RECORDED DATA:
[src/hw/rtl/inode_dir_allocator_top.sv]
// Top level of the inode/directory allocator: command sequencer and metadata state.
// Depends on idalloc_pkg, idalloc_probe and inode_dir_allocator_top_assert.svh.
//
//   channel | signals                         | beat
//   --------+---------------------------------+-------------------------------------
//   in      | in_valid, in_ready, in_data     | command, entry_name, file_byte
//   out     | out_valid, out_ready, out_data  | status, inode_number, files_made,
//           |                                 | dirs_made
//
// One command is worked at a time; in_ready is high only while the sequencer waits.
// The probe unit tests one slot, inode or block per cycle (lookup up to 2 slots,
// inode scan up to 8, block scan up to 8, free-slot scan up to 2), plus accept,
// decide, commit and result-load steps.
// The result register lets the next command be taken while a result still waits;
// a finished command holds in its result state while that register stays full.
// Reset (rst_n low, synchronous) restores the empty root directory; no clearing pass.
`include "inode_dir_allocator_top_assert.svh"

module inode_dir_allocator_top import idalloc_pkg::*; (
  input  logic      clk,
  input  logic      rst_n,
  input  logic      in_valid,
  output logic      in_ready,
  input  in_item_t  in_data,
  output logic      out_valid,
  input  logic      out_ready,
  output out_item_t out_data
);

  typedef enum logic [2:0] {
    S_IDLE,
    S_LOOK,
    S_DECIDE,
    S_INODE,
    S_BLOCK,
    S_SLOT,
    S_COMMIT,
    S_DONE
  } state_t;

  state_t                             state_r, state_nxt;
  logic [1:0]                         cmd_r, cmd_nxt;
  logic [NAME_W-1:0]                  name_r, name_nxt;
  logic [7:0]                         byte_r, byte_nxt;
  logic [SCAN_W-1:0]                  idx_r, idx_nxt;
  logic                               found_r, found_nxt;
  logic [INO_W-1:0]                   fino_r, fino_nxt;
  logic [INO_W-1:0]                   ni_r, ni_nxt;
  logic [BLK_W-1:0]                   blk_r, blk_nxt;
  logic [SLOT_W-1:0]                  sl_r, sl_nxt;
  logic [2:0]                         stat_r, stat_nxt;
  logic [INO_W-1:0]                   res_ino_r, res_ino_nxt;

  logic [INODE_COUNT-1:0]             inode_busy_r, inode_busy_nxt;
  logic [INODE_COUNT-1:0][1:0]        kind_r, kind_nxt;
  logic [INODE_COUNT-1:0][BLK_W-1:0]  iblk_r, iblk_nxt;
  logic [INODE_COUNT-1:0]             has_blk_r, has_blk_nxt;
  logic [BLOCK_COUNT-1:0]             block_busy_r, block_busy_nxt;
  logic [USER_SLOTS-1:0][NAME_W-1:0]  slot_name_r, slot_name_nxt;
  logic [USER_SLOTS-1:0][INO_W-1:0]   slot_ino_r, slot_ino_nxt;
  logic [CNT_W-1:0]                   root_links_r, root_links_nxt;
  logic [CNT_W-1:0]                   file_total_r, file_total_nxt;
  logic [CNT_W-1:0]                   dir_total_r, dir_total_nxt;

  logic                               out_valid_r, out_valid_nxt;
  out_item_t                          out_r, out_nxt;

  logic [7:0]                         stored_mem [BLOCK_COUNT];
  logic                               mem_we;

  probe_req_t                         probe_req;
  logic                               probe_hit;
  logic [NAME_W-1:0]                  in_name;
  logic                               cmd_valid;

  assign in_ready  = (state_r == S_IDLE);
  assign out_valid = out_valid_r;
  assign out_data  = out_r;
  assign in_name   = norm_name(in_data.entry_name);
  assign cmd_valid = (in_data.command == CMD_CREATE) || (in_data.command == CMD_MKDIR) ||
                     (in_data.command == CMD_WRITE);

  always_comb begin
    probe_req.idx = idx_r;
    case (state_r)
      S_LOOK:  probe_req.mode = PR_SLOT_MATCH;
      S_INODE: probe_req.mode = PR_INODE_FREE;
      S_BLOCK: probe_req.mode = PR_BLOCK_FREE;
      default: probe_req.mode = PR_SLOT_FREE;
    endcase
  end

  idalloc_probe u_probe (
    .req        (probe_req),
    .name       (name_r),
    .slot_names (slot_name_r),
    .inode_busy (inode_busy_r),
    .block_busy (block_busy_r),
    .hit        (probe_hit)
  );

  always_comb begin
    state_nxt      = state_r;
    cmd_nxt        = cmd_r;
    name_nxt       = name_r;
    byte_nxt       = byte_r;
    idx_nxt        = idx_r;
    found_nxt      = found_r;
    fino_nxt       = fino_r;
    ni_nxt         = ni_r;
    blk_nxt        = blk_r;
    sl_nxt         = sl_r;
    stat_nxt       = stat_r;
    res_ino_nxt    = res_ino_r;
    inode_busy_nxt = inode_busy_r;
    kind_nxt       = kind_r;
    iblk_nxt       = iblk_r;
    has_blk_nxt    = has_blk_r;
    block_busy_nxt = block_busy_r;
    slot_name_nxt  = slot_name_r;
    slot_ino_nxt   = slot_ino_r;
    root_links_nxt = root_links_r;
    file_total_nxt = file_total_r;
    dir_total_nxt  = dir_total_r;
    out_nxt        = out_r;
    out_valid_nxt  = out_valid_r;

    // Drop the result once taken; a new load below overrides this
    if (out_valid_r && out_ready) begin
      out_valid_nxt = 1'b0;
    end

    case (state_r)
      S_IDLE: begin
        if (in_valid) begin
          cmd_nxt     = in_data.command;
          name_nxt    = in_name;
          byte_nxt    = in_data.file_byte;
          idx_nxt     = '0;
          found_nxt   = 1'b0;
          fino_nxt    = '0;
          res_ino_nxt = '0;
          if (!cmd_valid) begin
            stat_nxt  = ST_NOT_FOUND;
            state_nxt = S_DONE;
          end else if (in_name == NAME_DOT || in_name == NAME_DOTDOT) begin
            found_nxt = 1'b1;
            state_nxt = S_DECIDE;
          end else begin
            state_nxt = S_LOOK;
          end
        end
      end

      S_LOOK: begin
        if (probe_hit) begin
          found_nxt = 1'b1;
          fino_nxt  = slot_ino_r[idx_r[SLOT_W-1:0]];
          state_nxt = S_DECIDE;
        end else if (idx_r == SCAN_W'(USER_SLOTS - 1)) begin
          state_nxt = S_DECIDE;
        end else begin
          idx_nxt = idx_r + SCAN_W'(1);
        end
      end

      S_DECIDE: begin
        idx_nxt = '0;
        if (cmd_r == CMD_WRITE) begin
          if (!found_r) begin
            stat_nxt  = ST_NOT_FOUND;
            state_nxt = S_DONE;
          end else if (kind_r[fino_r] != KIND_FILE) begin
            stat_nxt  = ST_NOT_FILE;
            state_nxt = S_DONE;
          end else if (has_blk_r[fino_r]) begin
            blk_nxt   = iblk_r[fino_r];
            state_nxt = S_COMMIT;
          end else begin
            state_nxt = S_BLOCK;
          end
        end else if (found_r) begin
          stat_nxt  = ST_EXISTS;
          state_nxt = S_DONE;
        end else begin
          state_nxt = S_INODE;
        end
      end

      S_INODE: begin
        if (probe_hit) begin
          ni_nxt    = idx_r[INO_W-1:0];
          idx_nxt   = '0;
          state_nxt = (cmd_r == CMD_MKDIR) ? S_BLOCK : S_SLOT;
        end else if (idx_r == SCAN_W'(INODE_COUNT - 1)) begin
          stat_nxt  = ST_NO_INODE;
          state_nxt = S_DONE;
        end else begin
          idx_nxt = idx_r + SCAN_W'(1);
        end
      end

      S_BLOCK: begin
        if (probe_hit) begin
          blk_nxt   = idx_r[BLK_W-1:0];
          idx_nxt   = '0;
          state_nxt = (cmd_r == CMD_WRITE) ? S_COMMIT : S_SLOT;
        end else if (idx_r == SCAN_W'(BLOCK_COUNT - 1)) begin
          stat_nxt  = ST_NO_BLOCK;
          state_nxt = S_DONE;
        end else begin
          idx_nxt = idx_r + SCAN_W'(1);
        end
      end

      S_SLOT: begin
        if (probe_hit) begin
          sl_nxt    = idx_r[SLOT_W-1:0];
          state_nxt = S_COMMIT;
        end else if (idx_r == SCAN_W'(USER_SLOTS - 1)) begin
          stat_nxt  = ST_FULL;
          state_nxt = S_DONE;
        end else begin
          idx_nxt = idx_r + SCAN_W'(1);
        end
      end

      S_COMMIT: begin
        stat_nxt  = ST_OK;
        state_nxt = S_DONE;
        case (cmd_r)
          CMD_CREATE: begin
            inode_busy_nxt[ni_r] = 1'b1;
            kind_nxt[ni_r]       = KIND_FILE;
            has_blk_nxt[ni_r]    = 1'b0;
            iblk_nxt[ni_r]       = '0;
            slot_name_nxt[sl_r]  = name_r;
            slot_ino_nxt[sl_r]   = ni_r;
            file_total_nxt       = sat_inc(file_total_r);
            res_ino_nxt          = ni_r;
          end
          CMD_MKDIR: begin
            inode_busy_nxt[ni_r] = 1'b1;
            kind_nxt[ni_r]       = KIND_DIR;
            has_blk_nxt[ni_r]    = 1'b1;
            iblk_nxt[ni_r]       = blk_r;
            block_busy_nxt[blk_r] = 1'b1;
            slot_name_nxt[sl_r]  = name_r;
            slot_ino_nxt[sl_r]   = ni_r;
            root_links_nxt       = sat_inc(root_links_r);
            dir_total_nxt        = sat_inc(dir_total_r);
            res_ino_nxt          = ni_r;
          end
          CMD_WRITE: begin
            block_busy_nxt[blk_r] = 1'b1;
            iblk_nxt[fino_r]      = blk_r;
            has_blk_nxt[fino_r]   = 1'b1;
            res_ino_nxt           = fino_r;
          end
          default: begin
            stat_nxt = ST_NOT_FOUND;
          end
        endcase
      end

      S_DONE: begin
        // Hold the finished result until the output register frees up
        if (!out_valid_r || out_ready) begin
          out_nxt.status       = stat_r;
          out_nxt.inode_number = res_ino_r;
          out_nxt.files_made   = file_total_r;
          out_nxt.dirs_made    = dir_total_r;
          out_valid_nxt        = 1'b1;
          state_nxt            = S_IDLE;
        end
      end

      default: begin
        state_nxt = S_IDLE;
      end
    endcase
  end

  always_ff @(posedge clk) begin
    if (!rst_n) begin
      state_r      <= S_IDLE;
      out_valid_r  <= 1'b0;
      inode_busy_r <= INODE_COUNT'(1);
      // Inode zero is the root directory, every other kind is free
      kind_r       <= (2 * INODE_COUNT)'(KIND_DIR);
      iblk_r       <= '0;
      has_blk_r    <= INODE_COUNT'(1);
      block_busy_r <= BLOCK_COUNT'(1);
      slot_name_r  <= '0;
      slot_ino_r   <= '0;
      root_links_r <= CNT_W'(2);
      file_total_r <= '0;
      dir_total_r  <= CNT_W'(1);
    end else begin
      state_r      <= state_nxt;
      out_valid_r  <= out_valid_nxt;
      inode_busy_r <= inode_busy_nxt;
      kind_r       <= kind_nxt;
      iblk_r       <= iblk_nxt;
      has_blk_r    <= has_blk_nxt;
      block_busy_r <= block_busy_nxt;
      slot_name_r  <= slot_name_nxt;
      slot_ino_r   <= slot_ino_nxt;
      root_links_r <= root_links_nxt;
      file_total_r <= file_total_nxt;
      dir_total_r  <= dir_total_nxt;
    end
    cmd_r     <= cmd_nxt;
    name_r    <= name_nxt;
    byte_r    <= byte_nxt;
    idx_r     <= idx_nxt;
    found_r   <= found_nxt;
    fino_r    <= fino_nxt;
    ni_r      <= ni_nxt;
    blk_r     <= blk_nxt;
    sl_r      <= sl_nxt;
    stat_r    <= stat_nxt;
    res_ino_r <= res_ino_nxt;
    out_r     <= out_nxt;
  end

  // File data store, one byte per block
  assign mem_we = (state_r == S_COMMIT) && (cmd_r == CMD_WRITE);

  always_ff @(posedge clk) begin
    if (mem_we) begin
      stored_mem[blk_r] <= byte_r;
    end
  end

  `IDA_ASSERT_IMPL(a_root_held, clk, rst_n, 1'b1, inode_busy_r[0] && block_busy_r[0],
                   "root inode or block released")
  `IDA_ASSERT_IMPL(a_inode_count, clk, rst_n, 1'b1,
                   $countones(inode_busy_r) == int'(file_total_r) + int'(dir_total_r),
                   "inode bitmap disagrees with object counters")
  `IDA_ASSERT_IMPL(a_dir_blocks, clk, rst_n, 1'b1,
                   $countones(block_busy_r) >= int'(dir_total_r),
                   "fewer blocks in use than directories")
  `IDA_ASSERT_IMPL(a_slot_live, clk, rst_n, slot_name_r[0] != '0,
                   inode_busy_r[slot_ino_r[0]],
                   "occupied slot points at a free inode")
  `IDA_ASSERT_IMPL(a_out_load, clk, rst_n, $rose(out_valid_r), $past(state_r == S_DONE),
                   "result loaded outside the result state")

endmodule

YOUR TASK: Take every line above that includes "countones" and list it.

WRITTEN SOLUTION:
                   $countones(inode_busy_r) == int'(file_total_r) + int'(dir_total_r),
                   $countones(block_busy_r) >= int'(dir_total_r),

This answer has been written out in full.